Yellow fever vaccination
General information on yellow fever recommendations:
Yellow fever immunisation is required for two different purposes:
- To prevent the spread of the disease from one country to another
- To protect the traveller from contracting the disease
Vaccination requirements are now categorized as follows:
1. Vaccination recommended – for all travellers aged nine months and older
2. Vaccination generally not recommended – for most travellers there will be minimal risk, however, people at greater risk due to a prolonged stay in an affected area may require vaccination
3. Vaccination not recommended – no risk to any traveller
Certain countries require proof of vaccination as a condition of entry to the country and this should be confirmed before travel. Some countries do not require proof of vaccination, however, there may still be a risk of yellow fever transmission.
Yellow fever is caused by a flavivirus, present in infected monkeys and humans; it is transmitted by bites from infected female Aedes spp.or Haemagogous spp. mosquitoes between dawn and dusk (daylight hours).
- Live, attenuated
- Licensed from nine months of age — from six months of age in exceptional cases
- Single dose
- Effective after at least ten days
Lasts ten years
- Single dose — every ten years if continued/repeated exposure to keep certificate validated
Yellow fever vaccine is administered at designated centres only – contact the NPA Pharmacy Services Team for the nearest centre or use the contacts below:
The ICVP is valid for ten years according to the International Health Regulations (IHR) 2005; however, in July 2016, the requirement to extend the validity will come into force, although some countries have already started to extend the certificate validity. Refer to the Travel Health Pro website for individual country pages for any certificate expiry changes.
The information below is based on Public Health England recommendations; individual Summaries of Product Characteristics should be referred to for manufacturer recommendations regarding individual brands.
If a patient is suffering from an acute illness, immunisation should be postponed until they have recovered. Patients with minor infections without fever or systemic upset do not need to postpone their vaccination schedule.
Administration with other vaccines
Live vaccines – Yellow fever vaccine can be administered at the same other live vaccines; however, if MMR also needs to be administered then it should be given 28 days apart
Inactivated vaccines – No interval is required between the administration of inactivated vaccines and yellow fever vaccine; however, they should be administered at different sites.
Yellow fever vaccine is contraindicated in patients who are immunocompromised.
Pregnancy and breast-feeding
Because of the theoretical risk of fetal infection, yellow fever vaccine should not be administered during pregnancy. When travel to a high risk area is unavoidable, the risk/benefit must be assessed individually. The WHO states that where there is a high risk of exposure to yellow fever, vaccination may be considered in early pregnancy depending on the risk.

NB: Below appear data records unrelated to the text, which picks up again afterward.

==> src/rtl/timer_irq_ctrl.sv <==
// Priority interrupt controller: merges up to eight timer/peripheral IRQ lines onto one CPU
// interrupt with a request / acknowledge / end-of-interrupt handshake and a 4-word register window.
module timer_irq_ctrl #(
    parameter int N_SRC = 6
) (
    input  logic             CLK_I,
    input  logic             RST_I,
    input  logic [7:2]       ADD_I,
    input  logic             WE_I,
    input  logic [31:0]      DAT_I,
    output logic [31:0]      DAT_O,
    input  logic [N_SRC-1:0] HWINT_I,
    output logic             IRQ_O,
    output logic [2:0]       VEC_O,
    input  logic             ACK_I
);

    typedef enum logic [1:0] {
        IDLE = 2'b00,
        REQ  = 2'b01,
        SERV = 2'b10
    } state_t;

    state_t           state_q, state_d;
    logic [N_SRC-1:0] hw_q;
    logic [N_SRC-1:0] en_q;
    logic             ge_q;
    logic [N_SRC-1:0] trig_q;
    logic [N_SRC-1:0] pend_q, pend_d;
    logic [2:0]       isr_vec_q, isr_vec_d;
    logic             irq_q, irq_d;
    logic [2:0]       vec_q, vec_d;

    logic [N_SRC-1:0] edge_det, pend, active, w1c_clr, ack_clr;
    logic [2:0]       win;
    logic             wr_mask, wr_pend, wr_trig, wr_eoi;
    logic             unused_bits;

    assign unused_bits = ^{ADD_I[7:4], DAT_I};

    assign wr_mask = WE_I && (ADD_I[3:2] == 2'b00);
    assign wr_pend = WE_I && (ADD_I[3:2] == 2'b01);
    assign wr_trig = WE_I && (ADD_I[3:2] == 2'b10);
    assign wr_eoi  = WE_I && (ADD_I[3:2] == 2'b11);

    // pend_q only holds edge-triggered bits; level bits follow the registered line directly
    assign edge_det = HWINT_I & ~hw_q;
    assign pend     = (pend_q & trig_q) | (hw_q & ~trig_q);
    assign active   = ge_q ? (pend & en_q) : '0;
    assign w1c_clr  = wr_pend ? DAT_I[N_SRC-1:0] : '0;

    always_comb begin
        win = '0;
        for (int i = N_SRC - 1; i >= 0; i--) begin
            if (active[i]) win = 3'(i);
        end
    end

    always_comb begin
        state_d   = state_q;
        irq_d     = 1'b0;
        vec_d     = '0;
        isr_vec_d = isr_vec_q;
        ack_clr   = '0;
        case (state_q)
            IDLE: begin
                if (|active) begin
                    state_d = REQ;
                    irq_d   = 1'b1;
                    vec_d   = win;
                end
            end
            REQ: begin
                if (ACK_I) begin
                    state_d   = SERV;
                    isr_vec_d = vec_q;
                    for (int i = 0; i < N_SRC; i++) begin
                        if (vec_q == 3'(i)) ack_clr[i] = 1'b1;
                    end
                end else if (!(|active)) begin
                    state_d = IDLE;
                end else begin
                    irq_d = 1'b1;
                    vec_d = win;
                end
            end
            SERV: begin
                if (wr_eoi) begin
                    state_d   = IDLE;
                    isr_vec_d = '0;
                end
            end
            default: state_d = IDLE;
        endcase
    end

    // a new edge wins over a W1C or ACK clear landing in the same cycle
    assign pend_d = ((pend_q & ~(w1c_clr | ack_clr)) | edge_det) & trig_q;

    always_ff @(posedge CLK_I) begin
        if (!RST_I) begin
            state_q   <= IDLE;
            hw_q      <= '0;
            en_q      <= '0;
            ge_q      <= 1'b0;
            trig_q    <= '0;
            pend_q    <= '0;
            isr_vec_q <= '0;
            irq_q     <= 1'b0;
            vec_q     <= '0;
        end else begin
            state_q   <= state_d;
            hw_q      <= HWINT_I;
            pend_q    <= pend_d;
            isr_vec_q <= isr_vec_d;
            irq_q     <= irq_d;
            vec_q     <= vec_d;
            if (wr_mask) begin
                en_q <= DAT_I[N_SRC-1:0];
                ge_q <= DAT_I[31];
            end
            if (wr_trig) trig_q <= DAT_I[N_SRC-1:0];
        end
    end

    always_comb begin
        DAT_O = '0;
        if (RST_I) begin
            case (ADD_I[3:2])
                2'b00: begin
                    DAT_O[31]        = ge_q;
                    DAT_O[N_SRC-1:0] = en_q;
                end
                2'b01: DAT_O[N_SRC-1:0] = pend;
                2'b10: DAT_O[N_SRC-1:0] = trig_q;
                default: begin
                    DAT_O[31]  = (state_q == SERV);
                    DAT_O[9:8] = state_q;
                    DAT_O[2:0] = isr_vec_q;
                end
            endcase
        end
    end

    assign IRQ_O = irq_q;
    assign VEC_O = vec_q;

endmodule

==> config.mk <==
export PLATFORM = sky130hd
export DESIGN_NAME = timer_irq_ctrl
export DESIGN_NICKNAME = d
export VERILOG_FILES = /design/src/rtl/timer_irq_ctrl.sv
export SDC_FILE = /design/constraint.sdc
export NUM_CORES = 1
export LEC_CHECK = 0
export CAP_MARGIN = 20
export CORE_ASPECT_RATIO = 0.5
export CORE_MARGIN = 2
export CORE_UTILIZATION = 42
export CTS_CLUSTER_DIAMETER = 80
export DETAILED_ROUTE_END_ITERATION = 6
export PLACE_DENSITY = 0.8
export SYNTH_ARGS = -nofsm -noshare
export SYNTH_HDL_FRONTEND = slang
export SYNTH_SLANG_ARGS = --single-unit
==> constraint.sdc <==
create_clock -name CLK_I -period 2.4 [get_ports CLK_I]
set_clock_uncertainty 0.15 [all_clocks]
set_input_delay 0.36 -clock CLK_I [delete_from_list [all_inputs] [get_ports CLK_I]]
set_output_delay 0.36 -clock CLK_I [all_outputs]
set_load 0.02 [all_outputs]
; ---- Word level (Yosys, flattened, before mapping)
; Index checks and enable logic that the tools add are counted.
[op_classes]
n_reduce_logical = 13
n_bitwise = 12
n_eq_ne = 14
muxes = 37
[op_table]
columns = cell, count
row1 = bitwise AND 6 bit, 6
row2 = 2-to-1 mux 3 bit, 10
row3 = 2-to-1 mux 6 bit, 5
row4 = inverter 6 bit, 3
row5 = bitwise OR 6 bit, 3
row6 = case mux 3 bit (3 select lines), 2
row7 = 2-to-1 mux 2 bit, 6
row8 = case mux 3 bit (2 select lines), 2
row9 = 2-to-1 mux 1 bit, 9
row10 = "equality test 2 bit, second input constant", 3
row11 = "equality test 3 x 2 -> 1 bit, second input constant", 2
row12 = "equality test 3 bit, second input constant", 2
row13 = "!= test 2 bit, second input constant", 3
row14 = case mux 2 bit (3 select lines), 1
row15 = AND reduction 3 bit, 2
row16 = OR reduction 6 bit, 1
row17 = "equality test 2 x 1 -> 1 bit, second input constant", 2
row18 = logical AND 1 bit, 4
row19 = logical NOT 2 bit, 2
row20 = case mux 1 bit (2 select lines), 2
row21 = "equality test 3 x 1 -> 1 bit, second input constant", 1
row22 = logical NOT 3 bit, 1
row23 = "!= test 3 bit, second input constant", 1
row24 = OR reduction 3 bit, 1
row25 = 2 further kinds, 2
[totals]
out_inout_bits = 36
input_bits = 48
regBits = 34

; ---- Logic depth before layout (Yosys ltp)
; Gate-level depths: netlist (run 1).
[logic_depth]
word_depth = 14
depth_mapped = 6
mapped_depth_nobuf = 4

; ---- Worst setup path before layout (run 1)
; No wires, ideal clock.
[synth_path]
path_kind = input-to-output
from = in ADD_I[2] (netlist bit)
to = out DAT_O[0]
path_slack_ps = 511
required_ps = 1890
stages = 6
arrival_time_ps = 1379
path_cell_list = buf_2 > buf_2 > nor2_1 > a31oi_1 > o221ai_1 > a21oi_1
[synth_between]
elab_chain_cells = 3
elab_cells_between_ends = 5
classes_between = eq/ne (2) / mux (2) / reduce/logical (1)
[synth_lines]
columns = item, line
row1 = start: declaration, 8  ; input logic [7:2] ADD_I,
row2 = equality test 2 bit (tied with other cells), 129  ; case (ADD_I[3:2])
row3 = case mux 3 bit (3 select lines) *, 129
row4 = 2-to-1 mux 6 bit *, 128  ; if (RST_I) begin
row5 = end: declaration, 11  ; output logic [31:0] DAT_O,
; Every way passes the cells marked *; elsewhere a longest branch is shown, timed or not.

; ---- Final worst setup path (run 1)
[layout_path]
from = in ADD_I[3] (netlist bit)
to = out DAT_O[31]
[layout_between]
elab_chain_cells = 4
elab_cells_between_ends = 6
classes_between = eq/ne (2) / mux (2) / reduce/logical (2)
[layout_lines]
columns = item, line
row1 = equality test 2 x 1 -> 1 bit / equality test 2 bit (equally long branches), 129
row2 = OR reduction 2 bit (no source line), n/a
row3 = case mux 1 bit (2 select lines) *, 129
row4 = 2-to-1 mux 1 bit *, 128
; Marked as above.

==> flow_summary.toml, run 1 <==
[logic_synthesis]
avgSynthCellArea_sq_um = 7.93
postSynthRegisterBits = 34
synth_simple_gate_area_share = 0.265
synth_area_leader_cell = "dfxtp_1"
dominantRegCellSynth = "dfxtp_1"
synth_top_family_by_area = "simple AND/OR/NAND/NOR gates"
yosys_warnings = 0
cell_count_after_synthesis = 245
xor_xnor_fraction_of_synth_area = 0
synth_top_cells_by_area = "dfxtp_1 (35%), buf_4 (8.9%), mux2i_1 (6.7%)"
synthAdderAreaFrac = 0
number_of_synthesized_flops_with_an_enable_pin = 0
share_of_cell_area_taken_by_muxes_after_synthesis = 0.0670
yosysTopAreaCellShare = 0.350
synth.cell_area_sq_um = 1940
postSynth.asyncResetShare = 0
seq_area_frac_synth = 0.350
synth_compound_gate_area_share = 0.158
synthDistinctLibCells = 38

[global_route]
grt_pass1_wl_um = 7430
gr-total-overflow = 0
via_count_of_the_first_global_routing_pass = 1605
grt_start_max_net_pins = 14
global_route.usage.total = 0.188
initial_antenna_violation_count = 0

[route]
wl_per_cell_um = 13.5
routed-via-count = 1759
finalWirelength_um = 4660
drt.antenna.violating_nets = 0
detailedRoute.firstIterationViolations = 104
post-route-drc-count = 0
vias_per_cell = 5.10
dr_pass1_iterations = 4

[setup_path]
critical_path.max_stage_delay_ns = 0.52
cp.arrival_ns = 1.82
critPathLaunch = "ADD_I[3]"
crit_fanout = 8
ff2ff_setup_slack_ns = 0.77
worstSetupEndpointType = "output pin"
crit_required_ns = 1.89
critical-path-slowest-cell = "clkdlybuf4s50_1"
crit_chain = "clkdlybuf4s50_1 -> buf_4 -> nand2_1 -> o21ai_0 -> and2_1 -> clkdlybuf4s15_1"
worst_r2r_path_depth = 4
startpoint_types = "input port"
critical_path_class = "input port to output pin"
rr_startpoint = "state_q[0]"
r2r_end = "pend_q[2]"

[worst_hold_path]
worstHoldEndpoint = "pend_q[4]"
timing.hold.worst_path_depth = 1
min_from = "hw_q[4]"
timing.hold.worst.class = "flip-flop to flip-flop"

[cells_and_area]
post_route_cells_drive_above_1_share = 0.104
antenna_diodes = 0
num-fill-cells = 390
fin_nets = 335
multi_input_area_sq_um = 1050
instances_no_fill = 345
area_growth_from_synthesis_to_layout_pct = 25.0
finalInstanceArea_sq_um = 2430
ff_latch_area_sq_um = 681

[floorplanning]
core_region_area_sq_um = 4420
design.die.area_sq_um = 5220
chipHeight_um = 52.1
die_w_um = 100
num_rows = 17
start_util = 0.439
io-pin-count = 84

[placed_design]
routabilityCongestion = 0.871
dpl_cell_area_sq_um = 2340
placedCellCount = 337
placement.io_buffers = 31
post-dp-hpwl_um = 3510

[sta]
pins_over_their_slew_limit = 0
relSlewSlack = 0.658
period_minus_slack_ns = 2.33
hold-worst-slack_ns = 0.290
rsz_0062_raised_after_global_routing = "no"
worst_slew_pin_slew_ns = 0.506
fmax_mhz = 430
final-hold-violation-count = 0
setup_viol_count_final = 0
fin_crit_sh = 0.970

[run_status]
status = "completed"

[pwr]
power_density_nw_per_um2 = 506
total_leakage_power_uw = 0.00101
power.ir.vdd_worst_v = 0.000184

[clock_network]
numCtsBuffers = 5
clkTransAtPathRegs_ns = 0.07
ctsHoldBuffers = 0
h-tree-depth = 2
clock_sinks = 34
cts.repair_timing.setup_buffer_count = 0
tritoncts = "yes"
cts_root_buf = "clkbuf_8"
cts-root-to-sink-buffers = 2
clock_insertion_delay_worst_skew_ns = 0.29

[run]
drv.max_cap_violation_count = 0
==> power by group <==
| group | internal [uW] | switching, uW | total (uW) |
|---|---|---|---|
| logic | 86.6 | 109 | 196 |
| registers | 578 | 13.1 | 591 |
| clock network | 231 | 210 | 442 |
==> Yosys cell counts (all sizes together) (3+ instances only) <==
master and number:
o22ai 4, nor2b 14, nand2 25, a31oi 5
buf 28, a21boi 6, clkbuf 8, o32ai 3
nand3 13, mux2i 13, dfxtp 34, and2 13
a21oi 7, o221ai 3, inv 21, nand2b 3
o21ai 8, nor2 13
==> routing by layer <==
metal | share of wire | routed length [um] | vias up | global-route usage
met5 | 0 | 0 | - | 0
met4 | 0.020 | 91 | 0 | 0.0845
met3 | 0.063 | 295 | 10 | 0.0470
met2 | 0.46 | 2160 | 72 | 0.317
met1 | 0.45 | 2110 | 804 | 0.231
li1 | - | - | 873 | -
==> logic make-up after synthesis <==
group | after synthesis
simple gates | 95
buf+inv | 57
compound gates | 45
flops | 34
mux | 13
other cells | 1
==> how the worst max path moves through the flow <==
stage and to:
2_1_floorplan DAT_O[0], 3_3_place_gp DAT_O[2], 3_5_place_dp DAT_O[4], 4_1_cts DAT_O[31]
5_1_grt DAT_O[31], 6_report DAT_O[31]
==> per-stage QoR <==
step | power (uW) | setup TNS [ns] | utilization | setup WS, ns
6_report | 1230 | 0 | 0.549 | 0.0725
5_1_grt | 1270 | 0 | 0.549 | 0.00690
4_1_cts | 1230 | 0 | 0.548 | 0.0122
3_5_place_dp | 798 | -1.99 | 0.529 | -0.299
3_3_place_gp | 795 | -1.97 | 0.529 | -0.305
2_1_floorplan | 740 | 0 | - | 0.511
==> state kept, by name, indices dropped and copies added, names as in the netlist <==
| register | flops |
|---|---|
| trig_q | 6 |
| hw_q | 6 |
| en_q | 6 |
| pend_q | 6 |
| IRQ_O | 1 |
| VEC_O | 3 |
| isr_vec_q | 3 |
| state_q | 2 |
| ge_q | 1 |
==> cells in the final DEF (no fill, tap or decap), types with 5 or more instances in the layout <==
cell type / synthesis / layout
a21boi_1: 6 / 6
a21oi_1: 7 / 7
a31oi_1: 5 / 5
and2_1: 13 / 13
buf_4: 23 / 16
clkbuf_8: 0 / 6
clkdlybuf4s50_1: 0 / 21
conb_1: 1 / 23
dfxtp_1: 34 / 34
inv_1: 21 / 21
mux2i_1: 13 / 13
nand2_1: 25 / 25
nand3_1: 13 / 13
nor2_1: 13 / 13
nor2b_1: 14 / 12
==> critical path: cells and delay by family <==
family                 cells  cell delay (ns)
AND/OR/NAND/NOR            2             0.26
buffers and inverters      3             1.00
AO/OA/AOI/OAI              1             0.20
==> what timing repair did <==
action                                  in CTS  in global routing
endpoints found under the hold margin        0                  0
endpoints found under the setup margin       9                  7
gates resized for setup                     13                  8
==> final cells by class <==
cell class                      instances  share of cell area
Sequential cell                        34               0.280
Inverter                               21              0.0325
Timing Repair Buffer                   49               0.189
Multi-Input combinational cell        176               0.432
Tap cell                               57              0.0294
Clock buffer                            7              0.0355
Clock inverter                          1             0.00206
Power figures use the tool's default switching activity.
==> run 2: changes to the inputs <==
GPL_ROUTABILITY_DRIVEN = 0   (was unset)
==> results of run 2 <==
The final DEF is identical to that of run 1; final timing and power are the same.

Public Health England has updated its guidance with regards to breast-feeding and now states that expert advice should be sought before the vaccine is administered to those breast-feeding children under nine months of age. This is because of evidence of transmission of the live vaccine from breast milk to infants under two months of age. It should be noted that the vaccine should not be given to infants six months and under. For those aged six to nine months of age, vaccination should only be given following expert advice if travel is unavoidable.
People aged over 60 years
Those travellers aged over 60 years are at a higher risk of yellow fever vaccine-associated neurological and viscerotropic side effects. These risks need to be considered when assessing the vaccine requirements of the traveller.